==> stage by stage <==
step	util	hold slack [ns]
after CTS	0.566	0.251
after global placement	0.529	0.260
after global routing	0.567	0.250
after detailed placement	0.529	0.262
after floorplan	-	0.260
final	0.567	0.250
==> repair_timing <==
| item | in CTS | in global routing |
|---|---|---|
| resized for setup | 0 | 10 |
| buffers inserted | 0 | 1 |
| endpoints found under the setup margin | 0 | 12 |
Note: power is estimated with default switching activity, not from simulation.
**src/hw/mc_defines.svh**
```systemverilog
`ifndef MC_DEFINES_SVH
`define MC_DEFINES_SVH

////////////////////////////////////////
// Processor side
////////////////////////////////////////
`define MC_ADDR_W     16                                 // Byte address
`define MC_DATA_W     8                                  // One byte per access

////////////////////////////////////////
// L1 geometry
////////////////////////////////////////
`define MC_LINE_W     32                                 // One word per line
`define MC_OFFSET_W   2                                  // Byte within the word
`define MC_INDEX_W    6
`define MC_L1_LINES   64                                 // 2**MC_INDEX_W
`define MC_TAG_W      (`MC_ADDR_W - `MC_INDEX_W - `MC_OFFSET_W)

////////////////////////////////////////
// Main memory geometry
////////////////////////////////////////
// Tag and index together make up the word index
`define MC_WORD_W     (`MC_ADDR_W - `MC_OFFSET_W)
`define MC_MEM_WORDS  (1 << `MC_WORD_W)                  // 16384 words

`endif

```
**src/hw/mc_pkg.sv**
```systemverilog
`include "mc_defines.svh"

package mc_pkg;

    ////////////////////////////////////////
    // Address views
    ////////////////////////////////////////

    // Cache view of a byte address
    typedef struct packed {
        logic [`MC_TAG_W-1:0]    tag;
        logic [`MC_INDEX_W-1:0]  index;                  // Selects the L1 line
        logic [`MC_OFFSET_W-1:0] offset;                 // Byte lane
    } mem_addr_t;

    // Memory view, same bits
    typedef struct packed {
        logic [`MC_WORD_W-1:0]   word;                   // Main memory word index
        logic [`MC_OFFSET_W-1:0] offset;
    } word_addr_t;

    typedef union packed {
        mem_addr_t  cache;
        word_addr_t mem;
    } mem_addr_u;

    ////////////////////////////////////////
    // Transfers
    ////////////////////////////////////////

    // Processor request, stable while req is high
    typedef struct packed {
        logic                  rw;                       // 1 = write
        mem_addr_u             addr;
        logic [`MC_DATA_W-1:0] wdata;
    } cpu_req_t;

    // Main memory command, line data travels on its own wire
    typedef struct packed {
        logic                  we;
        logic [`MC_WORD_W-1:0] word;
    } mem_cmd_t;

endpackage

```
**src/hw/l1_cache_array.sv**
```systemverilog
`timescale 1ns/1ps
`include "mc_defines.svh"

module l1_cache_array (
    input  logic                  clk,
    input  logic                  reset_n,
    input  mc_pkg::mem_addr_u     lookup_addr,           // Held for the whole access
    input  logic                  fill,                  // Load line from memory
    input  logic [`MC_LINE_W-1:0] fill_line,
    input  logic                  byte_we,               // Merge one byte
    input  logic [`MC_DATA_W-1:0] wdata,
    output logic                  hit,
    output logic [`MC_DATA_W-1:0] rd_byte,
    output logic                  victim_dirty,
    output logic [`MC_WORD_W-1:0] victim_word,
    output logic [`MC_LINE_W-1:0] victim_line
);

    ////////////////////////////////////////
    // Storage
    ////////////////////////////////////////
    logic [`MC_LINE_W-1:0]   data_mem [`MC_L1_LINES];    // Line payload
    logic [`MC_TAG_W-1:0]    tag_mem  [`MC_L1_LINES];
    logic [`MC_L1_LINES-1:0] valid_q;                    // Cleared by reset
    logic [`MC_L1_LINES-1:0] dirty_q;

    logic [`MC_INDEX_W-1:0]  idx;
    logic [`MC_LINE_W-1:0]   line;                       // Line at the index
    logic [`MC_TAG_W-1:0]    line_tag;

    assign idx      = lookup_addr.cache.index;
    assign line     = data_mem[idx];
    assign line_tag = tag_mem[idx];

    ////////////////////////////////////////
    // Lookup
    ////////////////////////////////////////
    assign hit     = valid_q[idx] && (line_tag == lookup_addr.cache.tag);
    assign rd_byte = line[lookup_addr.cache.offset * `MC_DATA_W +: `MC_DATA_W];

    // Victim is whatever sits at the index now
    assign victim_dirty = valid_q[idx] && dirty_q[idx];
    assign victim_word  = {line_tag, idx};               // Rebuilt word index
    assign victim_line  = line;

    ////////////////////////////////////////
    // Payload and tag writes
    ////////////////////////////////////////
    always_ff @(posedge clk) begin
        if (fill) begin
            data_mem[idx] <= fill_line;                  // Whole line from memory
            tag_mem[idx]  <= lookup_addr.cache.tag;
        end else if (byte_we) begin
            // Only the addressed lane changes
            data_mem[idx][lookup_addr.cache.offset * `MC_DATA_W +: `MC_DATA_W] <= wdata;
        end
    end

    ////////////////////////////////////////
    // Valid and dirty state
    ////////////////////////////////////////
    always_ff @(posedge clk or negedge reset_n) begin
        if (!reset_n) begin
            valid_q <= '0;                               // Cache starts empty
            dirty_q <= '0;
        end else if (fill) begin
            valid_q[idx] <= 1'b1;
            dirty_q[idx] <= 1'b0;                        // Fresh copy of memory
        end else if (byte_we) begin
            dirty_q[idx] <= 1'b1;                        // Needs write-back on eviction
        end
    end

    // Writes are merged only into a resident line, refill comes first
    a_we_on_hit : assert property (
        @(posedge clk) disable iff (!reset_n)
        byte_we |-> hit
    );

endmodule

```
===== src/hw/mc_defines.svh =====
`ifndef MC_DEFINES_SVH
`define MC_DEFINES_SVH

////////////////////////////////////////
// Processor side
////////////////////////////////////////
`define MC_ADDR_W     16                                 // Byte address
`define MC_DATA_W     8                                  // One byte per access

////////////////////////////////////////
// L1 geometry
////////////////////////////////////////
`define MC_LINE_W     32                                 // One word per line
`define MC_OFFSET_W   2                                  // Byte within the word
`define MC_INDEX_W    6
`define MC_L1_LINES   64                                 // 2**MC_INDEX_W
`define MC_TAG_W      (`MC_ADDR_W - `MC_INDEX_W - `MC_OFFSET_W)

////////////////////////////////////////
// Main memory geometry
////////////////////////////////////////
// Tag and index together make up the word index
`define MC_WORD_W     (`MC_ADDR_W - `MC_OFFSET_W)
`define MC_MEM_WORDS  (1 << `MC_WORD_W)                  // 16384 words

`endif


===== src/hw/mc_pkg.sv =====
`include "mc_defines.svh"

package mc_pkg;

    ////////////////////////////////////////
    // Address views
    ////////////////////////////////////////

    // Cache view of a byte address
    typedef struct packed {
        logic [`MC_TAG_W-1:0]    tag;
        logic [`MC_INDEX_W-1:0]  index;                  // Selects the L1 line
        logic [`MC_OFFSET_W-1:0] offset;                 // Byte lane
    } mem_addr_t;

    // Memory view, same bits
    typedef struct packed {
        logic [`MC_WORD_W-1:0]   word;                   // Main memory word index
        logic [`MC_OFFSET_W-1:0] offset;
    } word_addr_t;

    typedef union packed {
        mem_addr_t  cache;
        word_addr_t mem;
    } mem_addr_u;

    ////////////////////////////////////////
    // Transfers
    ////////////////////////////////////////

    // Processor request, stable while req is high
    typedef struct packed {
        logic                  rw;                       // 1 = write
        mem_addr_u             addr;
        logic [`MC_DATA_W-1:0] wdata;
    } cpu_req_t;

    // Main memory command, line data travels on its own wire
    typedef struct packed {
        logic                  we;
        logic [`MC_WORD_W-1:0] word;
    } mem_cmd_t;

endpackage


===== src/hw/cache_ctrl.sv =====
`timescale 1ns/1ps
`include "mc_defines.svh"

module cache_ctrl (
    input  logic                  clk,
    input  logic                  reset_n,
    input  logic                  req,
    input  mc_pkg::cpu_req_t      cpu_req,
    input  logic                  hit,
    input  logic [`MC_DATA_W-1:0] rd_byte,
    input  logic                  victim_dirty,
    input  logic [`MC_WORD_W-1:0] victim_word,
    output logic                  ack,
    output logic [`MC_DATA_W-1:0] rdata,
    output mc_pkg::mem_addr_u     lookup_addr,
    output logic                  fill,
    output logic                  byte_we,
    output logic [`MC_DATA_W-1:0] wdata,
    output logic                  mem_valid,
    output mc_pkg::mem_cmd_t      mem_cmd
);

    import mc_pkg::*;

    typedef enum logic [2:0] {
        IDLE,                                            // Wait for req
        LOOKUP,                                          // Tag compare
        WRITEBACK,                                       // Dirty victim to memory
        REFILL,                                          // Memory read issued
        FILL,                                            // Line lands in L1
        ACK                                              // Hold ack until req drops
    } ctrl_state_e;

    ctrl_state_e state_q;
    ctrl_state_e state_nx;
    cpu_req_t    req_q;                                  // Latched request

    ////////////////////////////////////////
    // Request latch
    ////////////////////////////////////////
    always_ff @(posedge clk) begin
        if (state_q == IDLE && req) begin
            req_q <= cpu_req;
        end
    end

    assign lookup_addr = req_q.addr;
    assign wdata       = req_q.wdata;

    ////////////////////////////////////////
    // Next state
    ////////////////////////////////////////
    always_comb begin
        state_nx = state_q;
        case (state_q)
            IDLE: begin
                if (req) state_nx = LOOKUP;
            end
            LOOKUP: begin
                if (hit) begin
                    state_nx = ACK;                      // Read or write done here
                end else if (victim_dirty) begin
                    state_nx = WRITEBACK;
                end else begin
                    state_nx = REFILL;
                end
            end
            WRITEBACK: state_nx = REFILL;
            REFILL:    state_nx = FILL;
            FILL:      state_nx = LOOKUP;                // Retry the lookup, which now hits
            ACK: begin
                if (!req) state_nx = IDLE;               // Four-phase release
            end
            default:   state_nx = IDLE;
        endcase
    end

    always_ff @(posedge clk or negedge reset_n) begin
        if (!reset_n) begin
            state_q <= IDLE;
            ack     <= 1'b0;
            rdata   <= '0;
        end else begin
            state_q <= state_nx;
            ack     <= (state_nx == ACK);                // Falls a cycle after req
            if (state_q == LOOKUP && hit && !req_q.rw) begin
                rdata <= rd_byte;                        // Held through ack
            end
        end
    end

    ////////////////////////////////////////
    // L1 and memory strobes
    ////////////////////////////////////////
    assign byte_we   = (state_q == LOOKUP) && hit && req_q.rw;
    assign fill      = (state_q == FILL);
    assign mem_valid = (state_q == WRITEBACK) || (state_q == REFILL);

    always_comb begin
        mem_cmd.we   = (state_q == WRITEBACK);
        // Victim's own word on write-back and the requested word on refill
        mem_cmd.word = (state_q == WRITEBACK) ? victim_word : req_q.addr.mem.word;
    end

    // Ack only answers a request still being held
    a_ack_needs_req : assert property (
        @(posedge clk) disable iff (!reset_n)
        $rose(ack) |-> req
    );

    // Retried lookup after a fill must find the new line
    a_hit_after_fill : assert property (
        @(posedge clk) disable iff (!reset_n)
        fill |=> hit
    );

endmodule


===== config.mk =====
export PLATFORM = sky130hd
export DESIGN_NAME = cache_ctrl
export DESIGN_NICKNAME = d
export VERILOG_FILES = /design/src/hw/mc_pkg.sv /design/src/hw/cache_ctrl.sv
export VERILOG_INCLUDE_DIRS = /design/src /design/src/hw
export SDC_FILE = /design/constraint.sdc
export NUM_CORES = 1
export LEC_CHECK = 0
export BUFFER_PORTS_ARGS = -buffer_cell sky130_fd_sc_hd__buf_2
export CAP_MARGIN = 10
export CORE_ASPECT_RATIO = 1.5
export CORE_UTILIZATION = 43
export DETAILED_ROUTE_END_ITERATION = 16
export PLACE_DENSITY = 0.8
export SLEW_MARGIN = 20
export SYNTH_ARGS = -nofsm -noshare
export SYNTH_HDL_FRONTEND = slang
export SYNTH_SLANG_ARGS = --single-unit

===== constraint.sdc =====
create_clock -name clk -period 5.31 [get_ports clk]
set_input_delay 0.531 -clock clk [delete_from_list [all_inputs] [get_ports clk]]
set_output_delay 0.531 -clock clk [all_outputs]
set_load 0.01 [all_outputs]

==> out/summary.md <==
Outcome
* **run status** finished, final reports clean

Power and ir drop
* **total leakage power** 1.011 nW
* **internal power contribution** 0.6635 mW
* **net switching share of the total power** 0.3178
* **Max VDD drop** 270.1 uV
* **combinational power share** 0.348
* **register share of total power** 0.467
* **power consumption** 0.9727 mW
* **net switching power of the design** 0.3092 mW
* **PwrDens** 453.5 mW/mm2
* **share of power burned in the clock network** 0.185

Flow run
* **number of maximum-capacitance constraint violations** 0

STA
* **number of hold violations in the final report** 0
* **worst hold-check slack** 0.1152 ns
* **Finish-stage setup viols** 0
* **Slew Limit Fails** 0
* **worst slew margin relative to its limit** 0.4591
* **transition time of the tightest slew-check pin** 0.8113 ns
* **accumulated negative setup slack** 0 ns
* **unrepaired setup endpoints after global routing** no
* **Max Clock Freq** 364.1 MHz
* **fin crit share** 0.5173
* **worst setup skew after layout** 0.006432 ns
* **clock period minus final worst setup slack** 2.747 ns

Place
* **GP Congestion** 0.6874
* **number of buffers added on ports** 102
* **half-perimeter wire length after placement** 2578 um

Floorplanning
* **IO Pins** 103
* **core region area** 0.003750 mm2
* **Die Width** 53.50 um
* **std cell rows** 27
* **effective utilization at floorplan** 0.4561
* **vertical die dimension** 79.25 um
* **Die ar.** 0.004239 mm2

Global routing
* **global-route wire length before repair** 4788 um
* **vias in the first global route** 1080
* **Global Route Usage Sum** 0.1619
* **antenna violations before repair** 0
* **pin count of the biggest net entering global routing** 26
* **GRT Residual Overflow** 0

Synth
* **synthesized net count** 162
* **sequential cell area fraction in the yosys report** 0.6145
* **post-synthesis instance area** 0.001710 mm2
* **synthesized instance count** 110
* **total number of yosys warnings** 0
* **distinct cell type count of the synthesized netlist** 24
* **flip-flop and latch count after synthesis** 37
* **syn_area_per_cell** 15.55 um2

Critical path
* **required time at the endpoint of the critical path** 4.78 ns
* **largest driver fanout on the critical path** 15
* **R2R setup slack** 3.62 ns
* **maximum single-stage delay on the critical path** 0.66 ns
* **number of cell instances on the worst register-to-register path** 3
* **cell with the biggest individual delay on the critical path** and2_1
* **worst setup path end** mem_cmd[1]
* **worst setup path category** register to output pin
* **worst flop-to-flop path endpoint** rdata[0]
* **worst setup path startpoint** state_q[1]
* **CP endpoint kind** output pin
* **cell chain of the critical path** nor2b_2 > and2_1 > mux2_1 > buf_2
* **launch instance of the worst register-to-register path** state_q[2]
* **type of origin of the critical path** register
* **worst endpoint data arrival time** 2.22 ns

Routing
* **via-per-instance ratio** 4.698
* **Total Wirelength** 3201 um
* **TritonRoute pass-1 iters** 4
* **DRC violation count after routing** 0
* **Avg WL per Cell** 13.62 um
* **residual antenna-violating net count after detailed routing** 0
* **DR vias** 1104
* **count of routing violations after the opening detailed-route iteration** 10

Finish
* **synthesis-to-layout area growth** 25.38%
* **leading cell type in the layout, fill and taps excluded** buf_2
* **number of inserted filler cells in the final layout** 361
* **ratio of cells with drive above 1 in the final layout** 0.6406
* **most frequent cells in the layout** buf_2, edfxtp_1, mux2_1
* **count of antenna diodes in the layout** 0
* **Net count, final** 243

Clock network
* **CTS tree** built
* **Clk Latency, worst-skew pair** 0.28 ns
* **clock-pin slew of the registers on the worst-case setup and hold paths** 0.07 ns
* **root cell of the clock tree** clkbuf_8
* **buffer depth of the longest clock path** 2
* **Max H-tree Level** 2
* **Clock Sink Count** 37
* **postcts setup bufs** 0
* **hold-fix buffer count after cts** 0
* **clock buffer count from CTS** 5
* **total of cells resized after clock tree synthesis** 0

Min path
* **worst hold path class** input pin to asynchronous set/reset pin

Exercise
In the entries above, find each line that includes the string "cells" and copy it.

Solved problem
* **number of inserted filler cells in the final layout** 361
* **ratio of cells with drive above 1 in the final layout** 0.6406
* **most frequent cells in the layout** buf_2, edfxtp_1, mux2_1
* **total of cells resized after clock tree synthesis** 0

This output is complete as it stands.